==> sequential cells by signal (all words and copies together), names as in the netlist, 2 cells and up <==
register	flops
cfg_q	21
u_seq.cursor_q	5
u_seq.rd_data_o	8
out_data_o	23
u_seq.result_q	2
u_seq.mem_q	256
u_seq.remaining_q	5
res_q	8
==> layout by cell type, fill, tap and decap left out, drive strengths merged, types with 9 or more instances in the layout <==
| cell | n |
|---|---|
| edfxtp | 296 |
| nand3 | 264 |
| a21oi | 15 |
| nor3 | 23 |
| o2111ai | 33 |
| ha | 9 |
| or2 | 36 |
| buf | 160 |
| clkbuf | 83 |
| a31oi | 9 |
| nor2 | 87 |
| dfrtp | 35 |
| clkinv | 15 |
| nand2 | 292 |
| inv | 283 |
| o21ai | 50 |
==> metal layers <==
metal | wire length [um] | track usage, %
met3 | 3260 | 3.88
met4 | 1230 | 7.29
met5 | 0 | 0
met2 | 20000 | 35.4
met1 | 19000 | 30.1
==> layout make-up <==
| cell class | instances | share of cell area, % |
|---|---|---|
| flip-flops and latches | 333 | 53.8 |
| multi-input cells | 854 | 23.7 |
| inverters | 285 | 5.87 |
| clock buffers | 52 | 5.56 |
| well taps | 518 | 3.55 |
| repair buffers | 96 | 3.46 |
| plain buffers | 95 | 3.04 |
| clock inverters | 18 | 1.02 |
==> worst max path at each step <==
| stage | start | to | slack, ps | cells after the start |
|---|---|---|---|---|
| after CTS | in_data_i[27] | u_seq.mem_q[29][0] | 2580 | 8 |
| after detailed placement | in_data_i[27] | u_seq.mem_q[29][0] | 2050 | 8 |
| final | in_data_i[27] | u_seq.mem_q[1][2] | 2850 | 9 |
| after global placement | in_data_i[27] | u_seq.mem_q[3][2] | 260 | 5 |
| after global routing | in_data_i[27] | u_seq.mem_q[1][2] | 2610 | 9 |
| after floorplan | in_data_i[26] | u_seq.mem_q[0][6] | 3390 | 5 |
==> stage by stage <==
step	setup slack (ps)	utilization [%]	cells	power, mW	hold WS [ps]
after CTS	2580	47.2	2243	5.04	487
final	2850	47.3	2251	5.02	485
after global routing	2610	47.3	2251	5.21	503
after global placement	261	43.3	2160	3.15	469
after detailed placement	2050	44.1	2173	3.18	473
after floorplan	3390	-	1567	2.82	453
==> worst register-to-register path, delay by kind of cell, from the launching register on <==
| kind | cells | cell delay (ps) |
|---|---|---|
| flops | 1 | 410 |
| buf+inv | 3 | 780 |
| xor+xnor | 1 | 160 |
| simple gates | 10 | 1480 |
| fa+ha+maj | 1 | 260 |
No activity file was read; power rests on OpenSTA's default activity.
File: config.mk
export PLATFORM = sky130hd
export DESIGN_NAME = twap_div
export DESIGN_NICKNAME = d
export VERILOG_FILES = /design/src/rtl/core/twap_pkg.sv /design/src/rtl/core/twap_div.sv
export SDC_FILE = /design/constraint.sdc
export NUM_CORES = 1
export LEC_CHECK = 0
export ABC_AREA = 1
export CAP_MARGIN = 40
export CORE_MARGIN = 2
export CORE_UTILIZATION = 55
export DETAILED_ROUTE_END_ITERATION = 16
export DONT_BUFFER_PORTS = 1
export PLACE_DENSITY = 0.71
export SLEW_MARGIN = 20
export SYNTH_ARGS = -nofsm -noshare
export SYNTH_HDL_FRONTEND = slang
export SYNTH_SLANG_ARGS = --single-unit
File: constraint.sdc
create_clock -name clk_i -period 6.99 [get_ports clk_i]
set_input_delay 0.3495 -clock clk_i [delete_from_list [all_inputs] [get_ports clk_i]]
set_output_delay 0.3495 -clock clk_i [all_outputs]
set_load 0.1 [all_outputs]
File: src/rtl/core/twap_pkg.sv
// shared types and constants of the time-weighted quote averager
package twap_pkg;

  localparam int RingDepthDef       = 1024;
  localparam int FallbackPeriodsDef = 10;

  localparam int TimeW   = 48;
  localparam int PriceW  = 32;
  localparam int QtyW    = 32;
  localparam int MeanW   = 48;
  localparam int PeriodW = 32;
  localparam int RetainW = 8;
  localparam int FracW   = 16;
  localparam int KeepW   = PeriodW + RetainW;
  localparam int PsumW   = PriceW + 1;
  localparam int DtLoW   = 24;
  localparam int DtHiW   = TimeW - DtLoW;
  localparam int ProdW   = PsumW + DtLoW;
  localparam int AccW    = PsumW + TimeW + 1;
  localparam int NumW    = AccW + FracW;
  localparam int DenW    = TimeW + 2;
  localparam int CfgW    = 32;

  localparam logic [PeriodW-1:0] PeriodRst = 32'd1000000;
  localparam logic [RetainW-1:0] RetainRst = 8'd2;

  typedef enum logic {
    CfgPeriod    = 1'b0,
    CfgRetention = 1'b1
  } cfg_idx_e;

  typedef enum logic {
    OpAdd   = 1'b0,
    OpQuery = 1'b1
  } op_e;

  typedef enum logic [3:0] {
    StIdle,
    StAddWr,
    StEvRd,
    StEvChk,
    StQRd,
    StQChk,
    StQMul0,
    StQMul1,
    StQMul2,
    StQNext,
    StQEnd,
    StQDiv,
    StQDone
  } state_e;

  typedef struct packed {
    logic [TimeW-1:0]  time_us;
    logic [PriceW-1:0] ask_price;
    logic [PriceW-1:0] bid_price;
    logic [QtyW-1:0]   ask_qty;
    logic [QtyW-1:0]   bid_qty;
  } quote_t;

endpackage

File: src/rtl/core/twap_div.sv
// bit-serial restoring divider, one quotient bit per cycle
module twap_div import twap_pkg::*; #(
  parameter int NUM_W = NumW,
  parameter int DEN_W = DenW,
  parameter int Q_W   = MeanW
) (
  input  logic             clk_i,
  input  logic             rst_ni,
  input  logic             start_i,
  input  logic [NUM_W-1:0] num_i,
  input  logic [DEN_W-1:0] den_i,
  output logic             done_o,
  output logic [Q_W-1:0]   quot_o
);

  localparam int CntW = $clog2(NUM_W + 1);

  logic [NUM_W-1:0] num_q;
  logic [DEN_W-1:0] den_q;
  logic [DEN_W-1:0] rem_q;
  logic [Q_W-1:0]   quot_q;
  logic [CntW-1:0]  cnt_q;
  logic             done_q;
  logic [DEN_W:0]   rem_sh;
  logic             qbit;

  assign rem_sh = {rem_q, num_q[NUM_W-1]};
  assign qbit   = (rem_sh >= {1'b0, den_q});

  always_ff @(posedge clk_i or negedge rst_ni) begin
    if (!rst_ni) begin
      cnt_q  <= '0;
      done_q <= 1'b0;
    end else begin
      done_q <= 1'b0;
      if (start_i) begin
        cnt_q <= CntW'(NUM_W);
      end else if (cnt_q != '0) begin
        cnt_q <= cnt_q - CntW'(1);
        if (cnt_q == CntW'(1)) begin
          done_q <= 1'b1;
        end
      end
    end
  end

  always_ff @(posedge clk_i) begin
    if (start_i) begin
      num_q  <= num_i;
      den_q  <= den_i;
      rem_q  <= '0;
      quot_q <= '0;
    end else if (cnt_q != '0) begin
      num_q  <= {num_q[NUM_W-2:0], 1'b0};
      rem_q  <= qbit ? DEN_W'(rem_sh - {1'b0, den_q}) : rem_sh[DEN_W-1:0];
      quot_q <= {quot_q[Q_W-2:0], qbit};
    end
  end

  assign done_o = done_q;
  assign quot_o = quot_q;

endmodule
--- src/design/fasr_pkg.sv ---
`timescale 1ns / 1ps
`default_nettype none

package fasr_pkg;

	// Configuration register indexes
	localparam logic [1:0] CFG_IDLE_GAP  = 2'd0;
	localparam logic [1:0] CFG_ERR_OFS   = 2'd1;
	localparam logic [1:0] CFG_STEP_MAX  = 2'd2;
	localparam logic [1:0] CFG_DELAY_MAX = 2'd3;

	// Register reset values
	localparam logic [7:0]  IDLE_GAP_RST  = 8'd15;
	localparam logic [7:0]  ERR_OFS_RST   = 8'd100;
	localparam logic [6:0]  STEP_MAX_RST  = 7'd100;
	localparam logic [14:0] DELAY_MAX_RST = 15'd20000;

	// Per-channel store reset values
	localparam logic [6:0]  STEP_RST  = 7'd10;
	localparam logic [14:0] DELAY_RST = 15'd20000;

	// Frame header length and channel number width (up to eight channels)
	localparam int unsigned HDR_LEN = 3;
	localparam int unsigned CH_NUM_W = 3;

	typedef struct packed {
		logic                hit;  // item is a channel byte, yields a result
		logic [CH_NUM_W-1:0] ch;   // zero-based channel of that byte
	} sync_t;

	typedef struct packed {
		logic [1:0]  channel;
		logic [14:0] delay_value;
		logic [6:0]  step_size;
		logic        direction_up;
	} res_t;

	function automatic logic [7:0] hdr_byte(input logic [1:0] pos);
		logic [7:0] b;
		case (pos)
			2'd0:    b = 8'h66;
			2'd1:    b = 8'h06;
			2'd2:    b = 8'h60;
			default: b = 8'h00;
		endcase
		return b;
	endfunction

endpackage

`default_nettype wire

--- src/design/fasr_frame.sv ---
`timescale 1ns / 1ps
`default_nettype none

module fasr_frame #(
	parameter int unsigned NUM_CHANNELS = 3
) (
	input  wire logic         clk,
	input  wire logic         arst_n,
	input  wire logic         go,
	input  wire logic         action,
	input  wire logic [7:0]   rx_byte,
	input  wire logic         rx_error,
	input  wire logic [7:0]   idle_gap,
	output fasr_pkg::sync_t   sync
);

	localparam int unsigned FRAME_LEN = fasr_pkg::HDR_LEN + NUM_CHANNELS;
	localparam int unsigned FP_W = $clog2(FRAME_LEN);

	logic [7:0]      idle_q;
	logic            armed_q;
	logic [FP_W-1:0] pos_q;

	logic [7:0]      idle_inc;
	logic            good_byte;
	logic            in_hdr;
	logic            hdr_ok;
	logic [FP_W-1:0] ch_full;
	logic [FP_W-1:0] pos_inc;
	logic            last_ch;

	assign idle_inc  = (idle_q == 8'hFF) ? idle_q : idle_q + 8'd1;
	assign good_byte = !action && !rx_error;
	assign in_hdr    = pos_q < FP_W'(fasr_pkg::HDR_LEN);
	assign hdr_ok    = rx_byte == fasr_pkg::hdr_byte(pos_q[1:0]);
	assign ch_full   = pos_q - FP_W'(fasr_pkg::HDR_LEN);
	assign pos_inc   = pos_q + FP_W'(1);
	assign last_ch   = pos_q == FP_W'(FRAME_LEN - 1);

	always_comb begin
		sync.hit = good_byte && armed_q && !in_hdr;
		sync.ch  = fasr_pkg::CH_NUM_W'(ch_full);
	end

	always_ff @(posedge clk or negedge arst_n) begin
		if (!arst_n) begin
			idle_q  <= '0;
			armed_q <= 1'b0;
			pos_q   <= '0;
		end else if (go) begin
			if (action) begin
				idle_q <= idle_inc;
				if (idle_inc > idle_gap) begin
					armed_q <= 1'b1;
					pos_q   <= '0;
				end
			end else if (!rx_error) begin
				idle_q <= '0;
				if (armed_q) begin
					if ((in_hdr && !hdr_ok) || (!in_hdr && last_ch)) begin
						armed_q <= 1'b0;
						pos_q   <= '0;
					end else begin
						pos_q <= pos_inc;
					end
				end
			end
		end
	end

endmodule

`default_nettype wire

--- src/design/fasr_chan.sv ---
`timescale 1ns / 1ps
`default_nettype none

module fasr_chan #(
	parameter int unsigned NUM_CHANNELS = 3
) (
	input  wire logic            clk,
	input  wire logic            arst_n,
	input  wire logic            upd,
	input  wire fasr_pkg::sync_t sync,
	input  wire logic [7:0]      rx_byte,
	input  wire logic [7:0]      err_ofs,
	input  wire logic [6:0]      step_max,
	input  wire logic [14:0]     delay_max,
	output fasr_pkg::res_t       res
);

	localparam int unsigned CH_W = (NUM_CHANNELS > 1) ? $clog2(NUM_CHANNELS) : 1;

	logic [6:0]  step_q  [NUM_CHANNELS];
	logic        dir_q   [NUM_CHANNELS];
	logic [14:0] delay_q [NUM_CHANNELS];

	logic [CH_W-1:0]    idx;
	logic [6:0]         step_cur;
	logic               dir_cur;
	logic [14:0]        delay_cur;
	logic signed [8:0]  err;
	logic               err_pos;
	logic               err_neg;
	logic [6:0]         smax;
	logic [14:0]        dmax;
	logic [7:0]         step_dbl;
	logic [6:0]         step_hlv;
	logic [6:0]         step_new;
	logic signed [16:0] prod;
	logic signed [17:0] sum;
	logic [14:0]        delay_new;
	logic               dir_new;

	assign idx       = sync.ch[CH_W-1:0];
	assign step_cur  = step_q[idx];
	assign dir_cur   = dir_q[idx];
	assign delay_cur = delay_q[idx];

	assign err     = $signed({1'b0, rx_byte}) - $signed({1'b0, err_ofs});
	assign err_neg = err[8];
	assign err_pos = !err[8] && (err != 9'sd0);
	assign smax    = (step_max == 7'd0) ? 7'd1 : step_max;
	assign dmax    = (delay_max == 15'd0) ? 15'd1 : delay_max;

	// Same sign as last move: double up to the cap; opposite sign: halve to a floor of one
	assign step_dbl = {step_cur, 1'b0};
	assign step_hlv = (step_cur[6:1] == 6'd0) ? 7'd1 : {1'b0, step_cur[6:1]};

	always_comb begin
		if ((dir_cur && err_pos) || (!dir_cur && err_neg)) begin
			step_new = (step_dbl > {1'b0, smax}) ? smax : step_dbl[6:0];
		end else if (err_pos || err_neg) begin
			step_new = step_hlv;
		end else begin
			step_new = step_cur;
		end
	end

	assign prod = $signed({1'b0, step_new}) * err;
	assign sum  = $signed({3'b000, delay_cur}) + $signed({prod[16], prod});

	always_comb begin
		if (sum < 18'sd1) begin
			delay_new = 15'd1;
		end else if (sum > $signed({3'b000, dmax})) begin
			delay_new = dmax;
		end else begin
			delay_new = sum[14:0];
		end
	end

	assign dir_new = err_pos ? 1'b1 : (err_neg ? 1'b0 : dir_cur);

	always_comb begin
		res.channel      = sync.ch[1:0] + 2'd1;
		res.delay_value  = delay_new;
		res.step_size    = step_new;
		res.direction_up = dir_new;
	end

	always_ff @(posedge clk or negedge arst_n) begin
		if (!arst_n) begin
			for (int i = 0; i < NUM_CHANNELS; i++) begin
				step_q[i]  <= fasr_pkg::STEP_RST;
				dir_q[i]   <= 1'b0;
				delay_q[i] <= fasr_pkg::DELAY_RST;
			end
		end else if (upd) begin
			step_q[idx]  <= step_new;
			dir_q[idx]   <= dir_new;
			delay_q[idx] <= delay_new;
		end
	end

endmodule

`default_nettype wire

--- src/design/framed_adaptive_step_regulator.sv ---
`timescale 1ns / 1ps
`default_nettype none

// Channel  Handshake              Payload
// -------  ---------------------  ------------------------------------------------
// in       in_valid / in_ready    action, rx_byte, rx_error
// out      out_valid / out_ready  channel, delay_value, step_size, direction_up
// cfg      cfg_valid / cfg_ready  cfg_index, cfg_data (low bits per register)
//
// One item per cycle sustained while results are taken. An accepted item lands in
// the input register and resolves there once unblocked; a channel byte shows its
// result in the cycle after it resolves. Reset clears frame sync and idle count and
// presets the registers and channel stores. Ticks and non-channel bytes never
// stall; a channel byte waits in the input register only while the result
// register holds an untaken result.

module framed_adaptive_step_regulator #(
	parameter int unsigned NUM_CHANNELS = 3
) (
	input  wire logic        clk,
	input  wire logic        arst_n,
	input  wire logic        in_valid,
	output wire logic        in_ready,
	input  wire logic        action,
	input  wire logic [7:0]  rx_byte,
	input  wire logic        rx_error,
	output wire logic        out_valid,
	input  wire logic        out_ready,
	output wire logic [1:0]  channel,
	output wire logic [14:0] delay_value,
	output wire logic [6:0]  step_size,
	output wire logic        direction_up,
	input  wire logic        cfg_valid,
	output wire logic        cfg_ready,
	input  wire logic [1:0]  cfg_index,
	input  wire logic [14:0] cfg_data
);

	// Configuration registers
	logic [7:0]  idle_gap_q;
	logic [7:0]  err_ofs_q;
	logic [6:0]  step_max_q;
	logic [14:0] delay_max_q;

	// Input register
	logic        valid_s1;
	logic        action_s1;
	logic [7:0]  rx_byte_s1;
	logic        rx_error_s1;

	// Result register
	logic            out_valid_q;
	fasr_pkg::res_t  out_q;

	fasr_pkg::sync_t sync;
	fasr_pkg::res_t  res;
	logic            out_free;
	logic            go;
	logic            take;

	// The result slot frees when empty or when its result transfers this cycle
	assign out_free = !out_valid_q || out_ready;
	// Resolve the held item unless it needs the result slot and the slot is busy
	assign go       = valid_s1 && (!sync.hit || out_free);
	assign take     = !valid_s1 || go;
	assign in_ready = take;
	assign cfg_ready = 1'b1;

	always_ff @(posedge clk or negedge arst_n) begin
		if (!arst_n) begin
			idle_gap_q  <= fasr_pkg::IDLE_GAP_RST;
			err_ofs_q   <= fasr_pkg::ERR_OFS_RST;
			step_max_q  <= fasr_pkg::STEP_MAX_RST;
			delay_max_q <= fasr_pkg::DELAY_MAX_RST;
		end else if (cfg_valid) begin
			case (cfg_index)
				fasr_pkg::CFG_IDLE_GAP:  idle_gap_q  <= cfg_data[7:0];
				fasr_pkg::CFG_ERR_OFS:   err_ofs_q   <= cfg_data[7:0];
				fasr_pkg::CFG_STEP_MAX:  step_max_q  <= cfg_data[6:0];
				fasr_pkg::CFG_DELAY_MAX: delay_max_q <= cfg_data;
				default: begin
				end
			endcase
		end
	end

	// Advance the input register whenever the held item resolves or none is held
	always_ff @(posedge clk or negedge arst_n) begin
		if (!arst_n) begin
			valid_s1 <= 1'b0;
		end else if (take) begin
			valid_s1 <= in_valid;
		end
	end

	always_ff @(posedge clk) begin
		if (take && in_valid) begin
			action_s1   <= action;
			rx_byte_s1  <= rx_byte;
			rx_error_s1 <= rx_error;
		end
	end

	fasr_frame #(
		.NUM_CHANNELS(NUM_CHANNELS)
	) u_frame (
		.clk      (clk),
		.arst_n   (arst_n),
		.go       (go),
		.action   (action_s1),
		.rx_byte  (rx_byte_s1),
		.rx_error (rx_error_s1),
		.idle_gap (idle_gap_q),
		.sync     (sync)
	);

	fasr_chan #(
		.NUM_CHANNELS(NUM_CHANNELS)
	) u_chan (
		.clk       (clk),
		.arst_n    (arst_n),
		.upd       (go && sync.hit),
		.sync      (sync),
		.rx_byte   (rx_byte_s1),
		.err_ofs   (err_ofs_q),
		.step_max  (step_max_q),
		.delay_max (delay_max_q),
		.res       (res)
	);

	// Load a fresh result, otherwise drop the old one once it transfers
	always_ff @(posedge clk or negedge arst_n) begin
		if (!arst_n) begin
			out_valid_q <= 1'b0;
		end else if (go && sync.hit) begin
			out_valid_q <= 1'b1;
		end else if (out_ready) begin
			out_valid_q <= 1'b0;
		end
	end

	always_ff @(posedge clk) begin
		if (go && sync.hit) begin
			out_q <= res;
		end
	end

	assign out_valid    = out_valid_q;
	assign channel      = out_q.channel;
	assign delay_value  = out_q.delay_value;
	assign step_size    = out_q.step_size;
	assign direction_up = out_q.direction_up;

	a_hit_loads_out: assert property (@(posedge clk) disable iff (!arst_n)
		go && sync.hit |=> out_valid_q)
		else $error("channel result not loaded");

	a_hit_in_range: assert property (@(posedge clk) disable iff (!arst_n)
		valid_s1 && sync.hit |-> sync.ch <= fasr_pkg::CH_NUM_W'(NUM_CHANNELS - 1))
		else $error("channel index beyond channel count");

	a_stall_holds: assert property (@(posedge clk) disable iff (!arst_n)
		valid_s1 && sync.hit && out_valid_q && !out_ready |-> !in_ready)
		else $error("input taken while result slot blocked");

	a_out_nonzero: assert property (@(posedge clk) disable iff (!arst_n)
		out_valid_q |-> out_q.delay_value != 15'd0 && out_q.step_size != 7'd0)
		else $error("zero delay or step in result");

endmodule

`default_nettype wire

----------

= To do =
Write out exactly, please, the lines beginning at the start of the material and ending with the line that holds "stage by stage", both included.

= Answer box =
==> sequential cells by signal (all words and copies together), names as in the netlist, 2 cells and up <==
register	flops
cfg_q	21
u_seq.cursor_q	5
u_seq.rd_data_o	8
out_data_o	23
u_seq.result_q	2
u_seq.mem_q	256
u_seq.remaining_q	5
res_q	8
==> layout by cell type, fill, tap and decap left out, drive strengths merged, types with 9 or more instances in the layout <==
| cell | n |
|---|---|
| edfxtp | 296 |
| nand3 | 264 |
| a21oi | 15 |
| nor3 | 23 |
| o2111ai | 33 |
| ha | 9 |
| or2 | 36 |
| buf | 160 |
| clkbuf | 83 |
| a31oi | 9 |
| nor2 | 87 |
| dfrtp | 35 |
| clkinv | 15 |
| nand2 | 292 |
| inv | 283 |
| o21ai | 50 |
==> metal layers <==
metal | wire length [um] | track usage, %
met3 | 3260 | 3.88
met4 | 1230 | 7.29
met5 | 0 | 0
met2 | 20000 | 35.4
met1 | 19000 | 30.1
==> layout make-up <==
| cell class | instances | share of cell area, % |
|---|---|---|
| flip-flops and latches | 333 | 53.8 |
| multi-input cells | 854 | 23.7 |
| inverters | 285 | 5.87 |
| clock buffers | 52 | 5.56 |
| well taps | 518 | 3.55 |
| repair buffers | 96 | 3.46 |
| plain buffers | 95 | 3.04 |
| clock inverters | 18 | 1.02 |
==> worst max path at each step <==
| stage | start | to | slack, ps | cells after the start |
|---|---|---|---|---|
| after CTS | in_data_i[27] | u_seq.mem_q[29][0] | 2580 | 8 |
| after detailed placement | in_data_i[27] | u_seq.mem_q[29][0] | 2050 | 8 |
| final | in_data_i[27] | u_seq.mem_q[1][2] | 2850 | 9 |
| after global placement | in_data_i[27] | u_seq.mem_q[3][2] | 260 | 5 |
| after global routing | in_data_i[27] | u_seq.mem_q[1][2] | 2610 | 9 |
| after floorplan | in_data_i[26] | u_seq.mem_q[0][6] | 3390 | 5 |
==> stage by stage <==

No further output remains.